**WORK TO COMPLETE**: Show all lines containing "adders" from the data below.
● ● ● ● ● ● ●
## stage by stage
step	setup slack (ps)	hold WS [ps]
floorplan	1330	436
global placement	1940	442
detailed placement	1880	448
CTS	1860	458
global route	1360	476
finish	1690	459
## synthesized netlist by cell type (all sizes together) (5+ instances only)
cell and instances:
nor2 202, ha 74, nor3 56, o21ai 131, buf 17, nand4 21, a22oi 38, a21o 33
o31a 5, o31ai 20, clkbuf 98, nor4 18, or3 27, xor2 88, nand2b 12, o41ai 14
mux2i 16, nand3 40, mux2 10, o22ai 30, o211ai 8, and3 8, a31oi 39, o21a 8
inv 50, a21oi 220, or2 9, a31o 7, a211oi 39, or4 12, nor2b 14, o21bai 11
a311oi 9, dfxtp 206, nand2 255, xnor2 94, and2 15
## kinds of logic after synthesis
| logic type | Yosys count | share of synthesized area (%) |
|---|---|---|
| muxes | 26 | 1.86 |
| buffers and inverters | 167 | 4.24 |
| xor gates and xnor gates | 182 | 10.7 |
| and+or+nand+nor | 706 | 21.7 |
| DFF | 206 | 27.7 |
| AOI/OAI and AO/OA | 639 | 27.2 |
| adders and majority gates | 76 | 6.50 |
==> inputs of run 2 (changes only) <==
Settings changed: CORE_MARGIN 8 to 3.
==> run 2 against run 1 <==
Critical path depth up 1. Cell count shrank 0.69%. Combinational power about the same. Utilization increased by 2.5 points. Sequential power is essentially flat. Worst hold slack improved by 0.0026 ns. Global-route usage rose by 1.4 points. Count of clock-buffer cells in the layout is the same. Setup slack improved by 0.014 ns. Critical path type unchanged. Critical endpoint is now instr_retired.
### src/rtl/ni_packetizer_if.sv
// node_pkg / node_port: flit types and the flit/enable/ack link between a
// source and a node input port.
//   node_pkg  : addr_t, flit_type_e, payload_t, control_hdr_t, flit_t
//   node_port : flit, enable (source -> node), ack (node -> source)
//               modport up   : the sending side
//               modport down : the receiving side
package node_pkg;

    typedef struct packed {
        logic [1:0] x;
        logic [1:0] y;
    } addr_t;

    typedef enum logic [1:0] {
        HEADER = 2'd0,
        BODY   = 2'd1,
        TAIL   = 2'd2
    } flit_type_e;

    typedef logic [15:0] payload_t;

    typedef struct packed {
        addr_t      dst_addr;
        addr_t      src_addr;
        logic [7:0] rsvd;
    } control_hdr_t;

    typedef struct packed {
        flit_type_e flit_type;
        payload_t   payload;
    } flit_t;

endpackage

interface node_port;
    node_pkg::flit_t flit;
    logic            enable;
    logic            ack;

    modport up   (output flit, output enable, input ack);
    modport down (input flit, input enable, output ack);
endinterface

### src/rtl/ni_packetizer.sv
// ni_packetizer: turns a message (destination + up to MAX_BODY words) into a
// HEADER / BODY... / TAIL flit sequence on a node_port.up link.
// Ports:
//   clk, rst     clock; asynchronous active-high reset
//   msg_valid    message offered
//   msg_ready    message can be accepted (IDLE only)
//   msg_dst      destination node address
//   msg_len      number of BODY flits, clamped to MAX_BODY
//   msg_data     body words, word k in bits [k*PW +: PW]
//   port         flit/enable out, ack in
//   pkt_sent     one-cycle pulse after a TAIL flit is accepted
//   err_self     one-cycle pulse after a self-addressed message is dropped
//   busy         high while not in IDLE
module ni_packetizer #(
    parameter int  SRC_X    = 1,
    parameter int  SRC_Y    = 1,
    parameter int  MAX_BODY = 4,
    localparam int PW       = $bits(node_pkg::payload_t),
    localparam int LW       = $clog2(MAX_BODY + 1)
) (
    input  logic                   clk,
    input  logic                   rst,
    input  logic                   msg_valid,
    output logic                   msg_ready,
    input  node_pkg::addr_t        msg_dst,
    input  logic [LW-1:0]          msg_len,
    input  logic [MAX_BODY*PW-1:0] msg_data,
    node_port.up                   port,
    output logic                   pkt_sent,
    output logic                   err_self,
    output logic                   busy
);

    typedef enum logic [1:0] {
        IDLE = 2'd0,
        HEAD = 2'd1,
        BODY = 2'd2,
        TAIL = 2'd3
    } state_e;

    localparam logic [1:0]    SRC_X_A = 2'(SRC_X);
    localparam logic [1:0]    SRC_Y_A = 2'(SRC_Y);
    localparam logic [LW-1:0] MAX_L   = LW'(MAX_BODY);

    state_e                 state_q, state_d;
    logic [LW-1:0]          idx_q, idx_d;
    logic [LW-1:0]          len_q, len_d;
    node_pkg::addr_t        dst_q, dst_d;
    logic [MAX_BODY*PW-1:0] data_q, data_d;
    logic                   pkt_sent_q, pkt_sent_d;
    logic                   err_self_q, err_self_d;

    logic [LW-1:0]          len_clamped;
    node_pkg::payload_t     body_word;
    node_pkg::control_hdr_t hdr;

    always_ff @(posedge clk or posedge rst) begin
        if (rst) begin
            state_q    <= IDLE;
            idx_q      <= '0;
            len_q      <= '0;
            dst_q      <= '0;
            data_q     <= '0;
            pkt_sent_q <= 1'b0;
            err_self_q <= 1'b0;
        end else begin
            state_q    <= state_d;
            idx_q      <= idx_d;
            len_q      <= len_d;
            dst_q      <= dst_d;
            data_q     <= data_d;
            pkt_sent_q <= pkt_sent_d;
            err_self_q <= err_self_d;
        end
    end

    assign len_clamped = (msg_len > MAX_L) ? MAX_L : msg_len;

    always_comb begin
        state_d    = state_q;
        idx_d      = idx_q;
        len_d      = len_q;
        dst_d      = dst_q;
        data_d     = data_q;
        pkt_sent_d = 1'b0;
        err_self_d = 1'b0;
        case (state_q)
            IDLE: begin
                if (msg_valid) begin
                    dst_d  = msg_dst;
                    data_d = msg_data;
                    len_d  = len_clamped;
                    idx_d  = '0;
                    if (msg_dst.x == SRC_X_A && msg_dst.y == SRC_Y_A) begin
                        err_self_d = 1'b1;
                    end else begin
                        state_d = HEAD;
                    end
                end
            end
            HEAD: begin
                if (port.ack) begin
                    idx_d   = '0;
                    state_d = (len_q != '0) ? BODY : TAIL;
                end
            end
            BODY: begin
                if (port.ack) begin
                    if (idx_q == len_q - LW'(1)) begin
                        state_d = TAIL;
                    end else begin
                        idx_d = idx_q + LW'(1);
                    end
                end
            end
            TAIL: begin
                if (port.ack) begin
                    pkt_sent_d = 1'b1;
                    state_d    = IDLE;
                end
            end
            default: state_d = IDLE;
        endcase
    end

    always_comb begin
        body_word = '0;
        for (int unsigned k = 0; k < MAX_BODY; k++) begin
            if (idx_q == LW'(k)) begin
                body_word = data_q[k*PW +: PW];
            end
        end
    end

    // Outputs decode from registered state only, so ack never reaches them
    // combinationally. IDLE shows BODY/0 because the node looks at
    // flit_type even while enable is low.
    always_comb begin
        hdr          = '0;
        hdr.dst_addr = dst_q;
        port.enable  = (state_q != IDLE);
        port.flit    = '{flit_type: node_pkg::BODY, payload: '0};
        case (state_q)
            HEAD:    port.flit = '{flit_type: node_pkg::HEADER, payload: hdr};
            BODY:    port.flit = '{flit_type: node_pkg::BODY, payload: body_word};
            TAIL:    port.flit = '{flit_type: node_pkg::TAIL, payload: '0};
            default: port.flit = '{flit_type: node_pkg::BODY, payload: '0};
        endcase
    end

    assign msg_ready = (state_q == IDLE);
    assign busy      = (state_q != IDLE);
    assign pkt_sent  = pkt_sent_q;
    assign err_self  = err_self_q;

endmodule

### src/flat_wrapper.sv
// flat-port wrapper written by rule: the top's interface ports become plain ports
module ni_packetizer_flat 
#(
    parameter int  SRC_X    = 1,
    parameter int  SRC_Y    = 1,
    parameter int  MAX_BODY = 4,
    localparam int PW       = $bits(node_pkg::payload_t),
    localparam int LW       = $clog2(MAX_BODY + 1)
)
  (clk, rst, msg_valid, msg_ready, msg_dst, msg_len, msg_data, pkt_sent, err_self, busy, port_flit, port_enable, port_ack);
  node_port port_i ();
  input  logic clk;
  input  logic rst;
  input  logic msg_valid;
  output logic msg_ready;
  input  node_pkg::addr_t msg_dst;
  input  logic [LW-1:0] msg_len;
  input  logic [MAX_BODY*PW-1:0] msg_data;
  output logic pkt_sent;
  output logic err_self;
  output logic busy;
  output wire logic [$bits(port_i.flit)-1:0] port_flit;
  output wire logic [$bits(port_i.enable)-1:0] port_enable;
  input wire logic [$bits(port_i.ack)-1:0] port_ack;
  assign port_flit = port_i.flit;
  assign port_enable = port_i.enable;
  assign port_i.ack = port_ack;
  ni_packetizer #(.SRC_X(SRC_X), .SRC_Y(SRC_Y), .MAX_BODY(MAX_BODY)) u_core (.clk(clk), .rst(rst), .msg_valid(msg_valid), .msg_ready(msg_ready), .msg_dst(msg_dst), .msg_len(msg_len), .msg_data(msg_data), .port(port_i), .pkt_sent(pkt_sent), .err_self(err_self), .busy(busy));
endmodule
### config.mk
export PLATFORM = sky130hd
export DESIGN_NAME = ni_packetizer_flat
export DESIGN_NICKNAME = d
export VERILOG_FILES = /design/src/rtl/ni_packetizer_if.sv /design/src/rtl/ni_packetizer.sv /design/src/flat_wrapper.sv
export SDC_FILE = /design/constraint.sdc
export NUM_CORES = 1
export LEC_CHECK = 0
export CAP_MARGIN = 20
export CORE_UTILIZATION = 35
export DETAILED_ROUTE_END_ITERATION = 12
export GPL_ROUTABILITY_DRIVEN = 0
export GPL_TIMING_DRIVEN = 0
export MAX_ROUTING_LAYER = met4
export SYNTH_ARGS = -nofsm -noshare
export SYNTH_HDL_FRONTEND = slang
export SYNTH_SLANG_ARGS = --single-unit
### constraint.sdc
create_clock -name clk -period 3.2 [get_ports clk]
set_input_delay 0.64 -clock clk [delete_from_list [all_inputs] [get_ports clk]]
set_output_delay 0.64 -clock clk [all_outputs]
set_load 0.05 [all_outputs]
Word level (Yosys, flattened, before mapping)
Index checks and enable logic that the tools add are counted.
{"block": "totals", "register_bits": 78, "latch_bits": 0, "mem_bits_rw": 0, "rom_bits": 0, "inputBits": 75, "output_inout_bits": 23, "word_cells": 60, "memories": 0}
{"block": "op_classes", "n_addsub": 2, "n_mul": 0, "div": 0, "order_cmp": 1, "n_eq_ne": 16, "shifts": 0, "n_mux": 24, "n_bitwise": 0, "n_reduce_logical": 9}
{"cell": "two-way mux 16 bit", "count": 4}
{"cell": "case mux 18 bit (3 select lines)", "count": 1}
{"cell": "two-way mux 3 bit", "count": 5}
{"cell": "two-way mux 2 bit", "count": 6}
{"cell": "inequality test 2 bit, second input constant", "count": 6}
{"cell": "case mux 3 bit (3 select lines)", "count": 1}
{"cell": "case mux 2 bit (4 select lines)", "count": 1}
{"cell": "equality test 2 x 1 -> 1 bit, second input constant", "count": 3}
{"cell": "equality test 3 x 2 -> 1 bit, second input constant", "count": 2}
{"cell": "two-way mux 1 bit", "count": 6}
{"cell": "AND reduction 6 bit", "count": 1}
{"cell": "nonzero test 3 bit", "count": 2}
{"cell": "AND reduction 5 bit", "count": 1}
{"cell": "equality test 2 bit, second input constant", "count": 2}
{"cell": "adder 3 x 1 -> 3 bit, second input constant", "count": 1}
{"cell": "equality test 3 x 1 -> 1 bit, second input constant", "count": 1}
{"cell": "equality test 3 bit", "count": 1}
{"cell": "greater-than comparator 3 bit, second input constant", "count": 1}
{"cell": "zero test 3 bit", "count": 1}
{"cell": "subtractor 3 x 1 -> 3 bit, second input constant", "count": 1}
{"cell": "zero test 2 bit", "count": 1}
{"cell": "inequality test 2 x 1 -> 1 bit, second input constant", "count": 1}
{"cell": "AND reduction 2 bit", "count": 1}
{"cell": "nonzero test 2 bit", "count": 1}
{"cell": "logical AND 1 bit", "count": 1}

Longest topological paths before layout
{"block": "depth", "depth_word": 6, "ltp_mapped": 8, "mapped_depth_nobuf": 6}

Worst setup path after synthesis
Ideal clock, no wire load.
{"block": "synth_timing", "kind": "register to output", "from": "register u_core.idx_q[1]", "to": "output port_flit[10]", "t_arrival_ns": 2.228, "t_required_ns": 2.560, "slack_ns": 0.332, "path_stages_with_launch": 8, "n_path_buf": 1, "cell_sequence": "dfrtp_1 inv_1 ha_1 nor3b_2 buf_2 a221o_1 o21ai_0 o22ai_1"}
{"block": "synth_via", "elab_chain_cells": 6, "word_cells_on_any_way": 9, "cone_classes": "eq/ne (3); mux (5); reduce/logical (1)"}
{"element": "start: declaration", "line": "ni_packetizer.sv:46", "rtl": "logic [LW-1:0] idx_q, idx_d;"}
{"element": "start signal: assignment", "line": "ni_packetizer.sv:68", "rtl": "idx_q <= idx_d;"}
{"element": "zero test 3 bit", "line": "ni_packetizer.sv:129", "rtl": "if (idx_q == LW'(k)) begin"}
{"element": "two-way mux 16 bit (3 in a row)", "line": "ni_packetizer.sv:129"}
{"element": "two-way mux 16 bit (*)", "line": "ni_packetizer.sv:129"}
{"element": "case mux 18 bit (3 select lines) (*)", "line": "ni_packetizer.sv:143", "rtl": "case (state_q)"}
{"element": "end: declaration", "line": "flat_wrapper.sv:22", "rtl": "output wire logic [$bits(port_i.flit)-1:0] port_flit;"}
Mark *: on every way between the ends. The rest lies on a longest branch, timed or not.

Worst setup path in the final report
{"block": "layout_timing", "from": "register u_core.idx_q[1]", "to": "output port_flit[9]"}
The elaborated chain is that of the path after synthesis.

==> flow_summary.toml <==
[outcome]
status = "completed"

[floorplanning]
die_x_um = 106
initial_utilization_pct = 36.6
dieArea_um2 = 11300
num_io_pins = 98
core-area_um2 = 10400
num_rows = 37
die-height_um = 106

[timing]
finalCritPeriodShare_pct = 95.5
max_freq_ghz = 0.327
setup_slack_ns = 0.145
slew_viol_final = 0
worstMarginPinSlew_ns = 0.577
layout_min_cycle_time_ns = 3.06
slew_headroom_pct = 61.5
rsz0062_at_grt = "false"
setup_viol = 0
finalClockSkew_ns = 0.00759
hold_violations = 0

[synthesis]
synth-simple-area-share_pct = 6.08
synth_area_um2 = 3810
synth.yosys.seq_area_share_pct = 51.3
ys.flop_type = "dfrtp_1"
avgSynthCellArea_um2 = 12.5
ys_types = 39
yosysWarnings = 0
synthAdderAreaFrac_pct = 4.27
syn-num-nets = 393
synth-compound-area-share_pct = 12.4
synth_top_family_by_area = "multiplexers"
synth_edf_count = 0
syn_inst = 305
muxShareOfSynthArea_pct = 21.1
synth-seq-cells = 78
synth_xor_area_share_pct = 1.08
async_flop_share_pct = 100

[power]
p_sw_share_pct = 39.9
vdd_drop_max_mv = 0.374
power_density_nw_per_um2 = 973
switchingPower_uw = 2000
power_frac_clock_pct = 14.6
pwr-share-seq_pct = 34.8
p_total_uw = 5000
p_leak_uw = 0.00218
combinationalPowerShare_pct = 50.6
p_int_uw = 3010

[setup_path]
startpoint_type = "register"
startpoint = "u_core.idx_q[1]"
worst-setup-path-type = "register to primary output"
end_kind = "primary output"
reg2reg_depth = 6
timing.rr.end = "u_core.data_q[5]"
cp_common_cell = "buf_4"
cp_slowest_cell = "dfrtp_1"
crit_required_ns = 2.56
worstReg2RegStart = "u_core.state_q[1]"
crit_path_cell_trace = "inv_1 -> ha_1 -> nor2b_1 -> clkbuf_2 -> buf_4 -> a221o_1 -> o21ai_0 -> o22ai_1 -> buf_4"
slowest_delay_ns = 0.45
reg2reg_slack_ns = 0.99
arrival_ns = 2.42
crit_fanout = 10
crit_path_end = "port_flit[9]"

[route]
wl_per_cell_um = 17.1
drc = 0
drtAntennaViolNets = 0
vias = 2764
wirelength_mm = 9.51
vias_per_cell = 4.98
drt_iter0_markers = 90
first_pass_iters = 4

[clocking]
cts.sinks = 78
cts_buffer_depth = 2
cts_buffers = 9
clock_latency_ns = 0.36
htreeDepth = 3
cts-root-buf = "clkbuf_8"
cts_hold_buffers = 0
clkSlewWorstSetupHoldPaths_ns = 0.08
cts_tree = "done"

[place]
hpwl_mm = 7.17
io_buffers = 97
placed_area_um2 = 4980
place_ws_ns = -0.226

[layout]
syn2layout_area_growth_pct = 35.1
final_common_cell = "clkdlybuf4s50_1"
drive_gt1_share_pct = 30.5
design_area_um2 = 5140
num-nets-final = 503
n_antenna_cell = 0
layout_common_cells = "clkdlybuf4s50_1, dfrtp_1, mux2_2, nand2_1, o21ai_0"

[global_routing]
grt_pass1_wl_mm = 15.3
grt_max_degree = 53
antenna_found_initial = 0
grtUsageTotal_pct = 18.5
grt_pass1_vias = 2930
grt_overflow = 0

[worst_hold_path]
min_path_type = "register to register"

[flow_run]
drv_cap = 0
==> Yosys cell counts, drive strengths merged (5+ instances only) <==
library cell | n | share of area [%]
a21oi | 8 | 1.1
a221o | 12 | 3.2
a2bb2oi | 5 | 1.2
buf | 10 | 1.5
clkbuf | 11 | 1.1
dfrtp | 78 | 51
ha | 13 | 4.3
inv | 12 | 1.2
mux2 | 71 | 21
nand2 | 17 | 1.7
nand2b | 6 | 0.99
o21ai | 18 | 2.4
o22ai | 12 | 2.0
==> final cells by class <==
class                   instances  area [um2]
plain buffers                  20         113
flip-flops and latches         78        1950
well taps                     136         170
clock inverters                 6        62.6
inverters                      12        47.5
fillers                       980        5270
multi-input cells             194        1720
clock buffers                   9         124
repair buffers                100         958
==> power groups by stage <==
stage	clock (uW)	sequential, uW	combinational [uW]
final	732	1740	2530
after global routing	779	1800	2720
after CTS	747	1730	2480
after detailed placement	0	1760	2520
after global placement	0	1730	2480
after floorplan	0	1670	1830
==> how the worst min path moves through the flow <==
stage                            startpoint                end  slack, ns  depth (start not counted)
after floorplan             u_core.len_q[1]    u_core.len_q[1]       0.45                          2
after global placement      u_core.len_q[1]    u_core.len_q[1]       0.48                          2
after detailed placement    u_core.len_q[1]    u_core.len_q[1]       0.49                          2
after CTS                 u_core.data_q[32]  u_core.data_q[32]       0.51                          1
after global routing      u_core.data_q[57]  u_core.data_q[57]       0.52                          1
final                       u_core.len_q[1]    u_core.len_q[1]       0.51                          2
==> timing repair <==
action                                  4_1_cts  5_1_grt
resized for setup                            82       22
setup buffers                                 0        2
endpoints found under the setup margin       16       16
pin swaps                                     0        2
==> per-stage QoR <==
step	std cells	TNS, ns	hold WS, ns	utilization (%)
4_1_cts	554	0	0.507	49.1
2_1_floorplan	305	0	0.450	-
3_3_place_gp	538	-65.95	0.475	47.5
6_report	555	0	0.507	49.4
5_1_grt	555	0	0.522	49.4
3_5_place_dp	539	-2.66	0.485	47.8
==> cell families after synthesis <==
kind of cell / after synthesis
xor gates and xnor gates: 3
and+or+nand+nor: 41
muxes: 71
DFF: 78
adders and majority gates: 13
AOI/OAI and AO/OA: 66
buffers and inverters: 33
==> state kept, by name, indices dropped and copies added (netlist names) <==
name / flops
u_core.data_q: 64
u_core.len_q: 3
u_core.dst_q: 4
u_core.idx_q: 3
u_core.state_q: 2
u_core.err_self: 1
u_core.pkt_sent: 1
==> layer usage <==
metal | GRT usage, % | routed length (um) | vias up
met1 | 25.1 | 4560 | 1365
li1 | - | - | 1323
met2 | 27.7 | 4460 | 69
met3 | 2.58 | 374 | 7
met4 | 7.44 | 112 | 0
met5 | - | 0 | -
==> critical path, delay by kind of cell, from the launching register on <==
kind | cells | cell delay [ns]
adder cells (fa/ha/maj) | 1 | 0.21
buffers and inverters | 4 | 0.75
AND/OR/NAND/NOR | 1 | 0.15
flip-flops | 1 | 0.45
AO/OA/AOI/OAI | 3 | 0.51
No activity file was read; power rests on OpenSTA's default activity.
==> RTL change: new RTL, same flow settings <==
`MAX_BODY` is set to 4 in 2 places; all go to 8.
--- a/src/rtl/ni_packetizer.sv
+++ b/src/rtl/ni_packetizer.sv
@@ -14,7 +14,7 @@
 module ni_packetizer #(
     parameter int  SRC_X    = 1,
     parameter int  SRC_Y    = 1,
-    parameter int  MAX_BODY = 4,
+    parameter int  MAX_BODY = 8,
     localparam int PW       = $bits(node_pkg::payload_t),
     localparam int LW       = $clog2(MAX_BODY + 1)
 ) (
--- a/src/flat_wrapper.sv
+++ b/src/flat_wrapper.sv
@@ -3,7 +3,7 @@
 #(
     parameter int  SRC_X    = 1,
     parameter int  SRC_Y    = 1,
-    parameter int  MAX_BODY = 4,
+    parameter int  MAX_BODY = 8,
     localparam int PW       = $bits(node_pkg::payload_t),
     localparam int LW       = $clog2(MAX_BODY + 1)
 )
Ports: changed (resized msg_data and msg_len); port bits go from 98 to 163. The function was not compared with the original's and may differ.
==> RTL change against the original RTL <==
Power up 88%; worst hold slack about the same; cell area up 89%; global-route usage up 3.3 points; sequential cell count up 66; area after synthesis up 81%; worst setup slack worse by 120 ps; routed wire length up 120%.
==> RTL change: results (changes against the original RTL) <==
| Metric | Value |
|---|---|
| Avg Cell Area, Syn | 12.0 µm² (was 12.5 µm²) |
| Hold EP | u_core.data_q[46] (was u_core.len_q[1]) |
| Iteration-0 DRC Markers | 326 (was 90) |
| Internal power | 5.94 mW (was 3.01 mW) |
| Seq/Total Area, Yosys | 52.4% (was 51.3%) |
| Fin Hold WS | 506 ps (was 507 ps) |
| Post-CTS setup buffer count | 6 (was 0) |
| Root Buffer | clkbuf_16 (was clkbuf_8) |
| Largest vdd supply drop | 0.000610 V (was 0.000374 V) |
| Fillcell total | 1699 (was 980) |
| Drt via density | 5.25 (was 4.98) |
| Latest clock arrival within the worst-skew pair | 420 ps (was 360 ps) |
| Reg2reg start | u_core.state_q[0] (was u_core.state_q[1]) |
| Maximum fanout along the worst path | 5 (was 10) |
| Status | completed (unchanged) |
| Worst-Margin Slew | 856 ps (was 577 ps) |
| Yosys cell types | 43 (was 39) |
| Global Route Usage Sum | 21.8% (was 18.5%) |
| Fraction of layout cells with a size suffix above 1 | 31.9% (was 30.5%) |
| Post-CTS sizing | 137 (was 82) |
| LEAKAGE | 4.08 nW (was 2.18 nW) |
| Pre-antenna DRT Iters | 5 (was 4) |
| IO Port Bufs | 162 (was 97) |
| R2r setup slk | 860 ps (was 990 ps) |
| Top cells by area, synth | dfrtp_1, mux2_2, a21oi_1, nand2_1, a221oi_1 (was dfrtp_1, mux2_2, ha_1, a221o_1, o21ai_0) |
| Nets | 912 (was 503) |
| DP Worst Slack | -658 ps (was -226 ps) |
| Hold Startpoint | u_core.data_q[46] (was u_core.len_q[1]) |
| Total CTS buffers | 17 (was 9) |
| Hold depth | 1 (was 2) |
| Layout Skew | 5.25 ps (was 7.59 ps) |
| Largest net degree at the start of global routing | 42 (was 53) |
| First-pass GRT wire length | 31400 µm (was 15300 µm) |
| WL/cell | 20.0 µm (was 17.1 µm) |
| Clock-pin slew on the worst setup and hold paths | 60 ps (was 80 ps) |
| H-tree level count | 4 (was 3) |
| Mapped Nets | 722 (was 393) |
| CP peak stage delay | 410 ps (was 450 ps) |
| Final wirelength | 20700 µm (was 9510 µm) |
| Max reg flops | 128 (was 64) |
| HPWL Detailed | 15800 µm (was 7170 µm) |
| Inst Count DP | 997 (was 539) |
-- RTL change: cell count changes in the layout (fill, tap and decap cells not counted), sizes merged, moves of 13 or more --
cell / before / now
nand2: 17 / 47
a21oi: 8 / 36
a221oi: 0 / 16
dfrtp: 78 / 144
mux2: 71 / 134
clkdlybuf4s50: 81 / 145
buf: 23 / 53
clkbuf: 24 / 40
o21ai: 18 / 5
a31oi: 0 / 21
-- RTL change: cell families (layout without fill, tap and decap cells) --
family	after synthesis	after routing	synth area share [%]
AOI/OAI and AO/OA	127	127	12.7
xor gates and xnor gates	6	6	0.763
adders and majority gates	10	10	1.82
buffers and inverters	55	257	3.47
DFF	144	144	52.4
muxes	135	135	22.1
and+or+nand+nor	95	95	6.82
● ● ● ● ● ● ●
**RESULT OF THE TASK**:
| adders and majority gates | 76 | 6.50 |
adders and majority gates: 13
adders and majority gates	10	10	1.82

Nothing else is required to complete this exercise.